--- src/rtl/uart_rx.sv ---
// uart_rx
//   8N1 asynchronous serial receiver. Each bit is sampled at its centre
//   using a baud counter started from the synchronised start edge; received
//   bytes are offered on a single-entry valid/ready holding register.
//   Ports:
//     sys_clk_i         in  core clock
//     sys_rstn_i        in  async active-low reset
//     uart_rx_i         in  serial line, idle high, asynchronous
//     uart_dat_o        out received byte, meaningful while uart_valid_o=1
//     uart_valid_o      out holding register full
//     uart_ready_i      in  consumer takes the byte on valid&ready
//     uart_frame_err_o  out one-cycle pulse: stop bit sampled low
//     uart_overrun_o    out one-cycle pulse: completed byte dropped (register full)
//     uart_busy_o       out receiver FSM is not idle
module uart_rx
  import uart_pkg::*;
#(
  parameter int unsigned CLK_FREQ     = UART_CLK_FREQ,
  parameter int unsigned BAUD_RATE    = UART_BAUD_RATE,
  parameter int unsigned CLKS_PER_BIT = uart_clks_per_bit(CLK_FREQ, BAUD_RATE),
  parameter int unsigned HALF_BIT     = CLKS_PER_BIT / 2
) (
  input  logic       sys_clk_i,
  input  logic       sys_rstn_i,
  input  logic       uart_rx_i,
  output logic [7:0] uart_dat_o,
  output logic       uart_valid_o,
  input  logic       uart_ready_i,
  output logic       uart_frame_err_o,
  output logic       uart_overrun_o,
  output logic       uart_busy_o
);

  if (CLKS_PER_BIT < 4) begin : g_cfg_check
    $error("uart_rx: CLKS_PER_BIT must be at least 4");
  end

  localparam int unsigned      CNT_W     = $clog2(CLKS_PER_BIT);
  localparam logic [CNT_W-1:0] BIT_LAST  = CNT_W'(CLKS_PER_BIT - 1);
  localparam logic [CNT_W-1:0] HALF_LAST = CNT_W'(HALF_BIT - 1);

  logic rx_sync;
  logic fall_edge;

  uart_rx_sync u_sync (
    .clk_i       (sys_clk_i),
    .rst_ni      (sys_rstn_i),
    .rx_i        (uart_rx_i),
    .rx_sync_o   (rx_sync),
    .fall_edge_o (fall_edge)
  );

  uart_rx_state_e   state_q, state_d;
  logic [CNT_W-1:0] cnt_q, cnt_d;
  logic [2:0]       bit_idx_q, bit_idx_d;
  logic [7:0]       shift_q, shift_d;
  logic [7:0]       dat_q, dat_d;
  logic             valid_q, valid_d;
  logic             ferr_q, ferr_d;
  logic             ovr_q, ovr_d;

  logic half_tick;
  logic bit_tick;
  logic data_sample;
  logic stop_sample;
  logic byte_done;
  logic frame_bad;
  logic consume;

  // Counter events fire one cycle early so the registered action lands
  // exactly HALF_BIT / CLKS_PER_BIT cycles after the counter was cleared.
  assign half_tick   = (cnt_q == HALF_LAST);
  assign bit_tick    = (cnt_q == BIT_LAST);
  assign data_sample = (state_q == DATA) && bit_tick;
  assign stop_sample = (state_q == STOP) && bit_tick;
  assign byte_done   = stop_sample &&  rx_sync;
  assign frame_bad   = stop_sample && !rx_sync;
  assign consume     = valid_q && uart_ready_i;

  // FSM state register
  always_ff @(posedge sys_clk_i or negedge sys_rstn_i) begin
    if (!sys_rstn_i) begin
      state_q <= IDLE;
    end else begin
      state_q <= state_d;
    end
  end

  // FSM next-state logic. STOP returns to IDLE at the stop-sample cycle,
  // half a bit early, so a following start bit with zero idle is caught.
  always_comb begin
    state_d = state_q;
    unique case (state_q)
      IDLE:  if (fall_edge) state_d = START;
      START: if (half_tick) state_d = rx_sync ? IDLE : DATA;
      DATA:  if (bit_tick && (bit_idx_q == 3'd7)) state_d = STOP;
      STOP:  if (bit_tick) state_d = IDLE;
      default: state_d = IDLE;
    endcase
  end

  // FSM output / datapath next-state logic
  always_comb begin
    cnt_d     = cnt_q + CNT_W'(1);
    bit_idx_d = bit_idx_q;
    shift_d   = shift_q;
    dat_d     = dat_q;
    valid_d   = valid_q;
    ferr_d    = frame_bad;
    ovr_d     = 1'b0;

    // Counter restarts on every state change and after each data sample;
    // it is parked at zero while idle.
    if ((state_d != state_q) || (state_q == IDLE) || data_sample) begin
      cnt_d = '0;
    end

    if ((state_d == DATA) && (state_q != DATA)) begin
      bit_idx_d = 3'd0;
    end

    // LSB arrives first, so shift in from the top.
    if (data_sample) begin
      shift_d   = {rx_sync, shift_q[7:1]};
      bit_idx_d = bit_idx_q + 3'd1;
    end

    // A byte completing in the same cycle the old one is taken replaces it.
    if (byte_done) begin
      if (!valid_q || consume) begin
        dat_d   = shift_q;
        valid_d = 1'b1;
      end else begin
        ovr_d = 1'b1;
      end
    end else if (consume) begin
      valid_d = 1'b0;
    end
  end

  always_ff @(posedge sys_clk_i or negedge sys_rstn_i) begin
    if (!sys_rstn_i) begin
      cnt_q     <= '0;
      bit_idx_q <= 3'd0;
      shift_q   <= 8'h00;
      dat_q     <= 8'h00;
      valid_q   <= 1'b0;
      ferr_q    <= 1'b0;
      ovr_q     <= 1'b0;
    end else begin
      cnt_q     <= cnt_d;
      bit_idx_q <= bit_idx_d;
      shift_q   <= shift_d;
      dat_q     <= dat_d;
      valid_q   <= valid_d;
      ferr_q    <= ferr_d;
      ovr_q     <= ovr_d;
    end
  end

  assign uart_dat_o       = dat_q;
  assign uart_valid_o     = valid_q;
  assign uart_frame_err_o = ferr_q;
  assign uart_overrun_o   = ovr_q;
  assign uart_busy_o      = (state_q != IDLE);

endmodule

----

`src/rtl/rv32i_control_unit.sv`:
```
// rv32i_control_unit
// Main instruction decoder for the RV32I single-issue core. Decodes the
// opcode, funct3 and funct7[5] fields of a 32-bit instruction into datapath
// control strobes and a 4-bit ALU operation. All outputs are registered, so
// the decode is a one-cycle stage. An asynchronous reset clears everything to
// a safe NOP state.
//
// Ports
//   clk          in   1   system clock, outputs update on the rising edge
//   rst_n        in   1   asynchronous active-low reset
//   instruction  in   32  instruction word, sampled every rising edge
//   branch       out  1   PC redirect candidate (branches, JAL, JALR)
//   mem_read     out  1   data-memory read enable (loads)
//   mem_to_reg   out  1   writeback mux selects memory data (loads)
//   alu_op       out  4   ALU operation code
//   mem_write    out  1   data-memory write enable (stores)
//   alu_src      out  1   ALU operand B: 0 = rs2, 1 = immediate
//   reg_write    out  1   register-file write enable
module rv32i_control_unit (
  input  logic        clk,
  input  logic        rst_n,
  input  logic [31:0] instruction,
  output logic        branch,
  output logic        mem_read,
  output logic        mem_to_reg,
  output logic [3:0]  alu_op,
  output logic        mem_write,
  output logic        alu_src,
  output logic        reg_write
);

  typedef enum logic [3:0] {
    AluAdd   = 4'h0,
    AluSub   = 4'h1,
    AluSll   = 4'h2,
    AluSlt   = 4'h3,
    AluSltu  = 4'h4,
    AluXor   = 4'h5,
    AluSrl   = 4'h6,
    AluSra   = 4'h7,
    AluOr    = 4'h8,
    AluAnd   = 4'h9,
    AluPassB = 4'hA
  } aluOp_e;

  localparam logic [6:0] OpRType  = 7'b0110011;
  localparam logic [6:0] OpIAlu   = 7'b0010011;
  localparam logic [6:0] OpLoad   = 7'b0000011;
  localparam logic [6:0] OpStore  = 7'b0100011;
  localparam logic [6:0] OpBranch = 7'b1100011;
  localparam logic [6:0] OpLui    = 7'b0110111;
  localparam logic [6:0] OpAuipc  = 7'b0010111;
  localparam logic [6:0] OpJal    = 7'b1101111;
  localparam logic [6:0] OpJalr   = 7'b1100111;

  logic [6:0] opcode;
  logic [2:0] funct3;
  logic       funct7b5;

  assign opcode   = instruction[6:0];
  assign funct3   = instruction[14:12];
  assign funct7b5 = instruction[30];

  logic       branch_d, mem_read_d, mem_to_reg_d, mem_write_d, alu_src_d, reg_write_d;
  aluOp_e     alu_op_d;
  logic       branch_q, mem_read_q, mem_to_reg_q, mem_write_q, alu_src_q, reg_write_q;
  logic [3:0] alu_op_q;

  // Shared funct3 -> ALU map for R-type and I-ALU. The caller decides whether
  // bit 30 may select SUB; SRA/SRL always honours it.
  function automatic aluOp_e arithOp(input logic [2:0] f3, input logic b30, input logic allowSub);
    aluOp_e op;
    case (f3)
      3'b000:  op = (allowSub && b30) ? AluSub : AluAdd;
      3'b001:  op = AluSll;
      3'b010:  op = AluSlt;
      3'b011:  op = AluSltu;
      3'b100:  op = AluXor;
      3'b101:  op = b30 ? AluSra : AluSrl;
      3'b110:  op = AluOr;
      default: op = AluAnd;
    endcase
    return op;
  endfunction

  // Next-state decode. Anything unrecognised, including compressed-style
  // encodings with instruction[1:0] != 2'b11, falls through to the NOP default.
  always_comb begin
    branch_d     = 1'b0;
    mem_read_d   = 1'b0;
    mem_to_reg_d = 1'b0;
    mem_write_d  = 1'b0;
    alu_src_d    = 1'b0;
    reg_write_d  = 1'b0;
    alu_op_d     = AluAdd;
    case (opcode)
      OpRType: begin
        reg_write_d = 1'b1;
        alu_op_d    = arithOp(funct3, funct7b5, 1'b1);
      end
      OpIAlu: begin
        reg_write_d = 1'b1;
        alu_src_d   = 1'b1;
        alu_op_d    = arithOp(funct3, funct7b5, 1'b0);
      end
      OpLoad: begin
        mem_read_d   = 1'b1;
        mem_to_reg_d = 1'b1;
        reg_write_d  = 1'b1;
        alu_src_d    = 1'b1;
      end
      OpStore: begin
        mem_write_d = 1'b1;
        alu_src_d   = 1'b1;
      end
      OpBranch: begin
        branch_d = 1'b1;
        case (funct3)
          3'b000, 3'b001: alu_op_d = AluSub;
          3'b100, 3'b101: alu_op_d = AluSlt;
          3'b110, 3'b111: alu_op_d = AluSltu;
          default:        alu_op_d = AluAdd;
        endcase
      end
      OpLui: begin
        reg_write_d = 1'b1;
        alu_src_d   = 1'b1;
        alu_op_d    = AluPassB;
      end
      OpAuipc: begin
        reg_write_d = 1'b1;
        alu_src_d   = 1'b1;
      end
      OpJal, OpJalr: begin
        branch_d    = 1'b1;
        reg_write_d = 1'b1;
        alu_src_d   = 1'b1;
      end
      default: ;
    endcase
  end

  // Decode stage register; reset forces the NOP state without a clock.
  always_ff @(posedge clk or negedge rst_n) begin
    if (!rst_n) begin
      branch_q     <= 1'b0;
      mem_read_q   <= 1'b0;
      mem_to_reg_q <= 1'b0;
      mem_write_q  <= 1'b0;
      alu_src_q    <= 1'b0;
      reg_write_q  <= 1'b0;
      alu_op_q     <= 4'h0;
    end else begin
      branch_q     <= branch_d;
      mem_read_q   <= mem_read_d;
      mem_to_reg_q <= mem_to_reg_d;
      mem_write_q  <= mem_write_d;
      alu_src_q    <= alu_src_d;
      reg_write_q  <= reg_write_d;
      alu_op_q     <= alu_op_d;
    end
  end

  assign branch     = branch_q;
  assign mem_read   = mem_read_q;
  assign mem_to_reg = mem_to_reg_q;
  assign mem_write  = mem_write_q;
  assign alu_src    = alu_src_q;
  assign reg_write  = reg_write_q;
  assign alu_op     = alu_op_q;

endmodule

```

----

REQUIREMENT: List the lines of the material in which the word "opcode" occurs.

SOLUTION FOR THIS EXERCISE:
// opcode, funct3 and funct7[5] fields of a 32-bit instruction into datapath
  logic [6:0] opcode;
  assign opcode   = instruction[6:0];
    case (opcode)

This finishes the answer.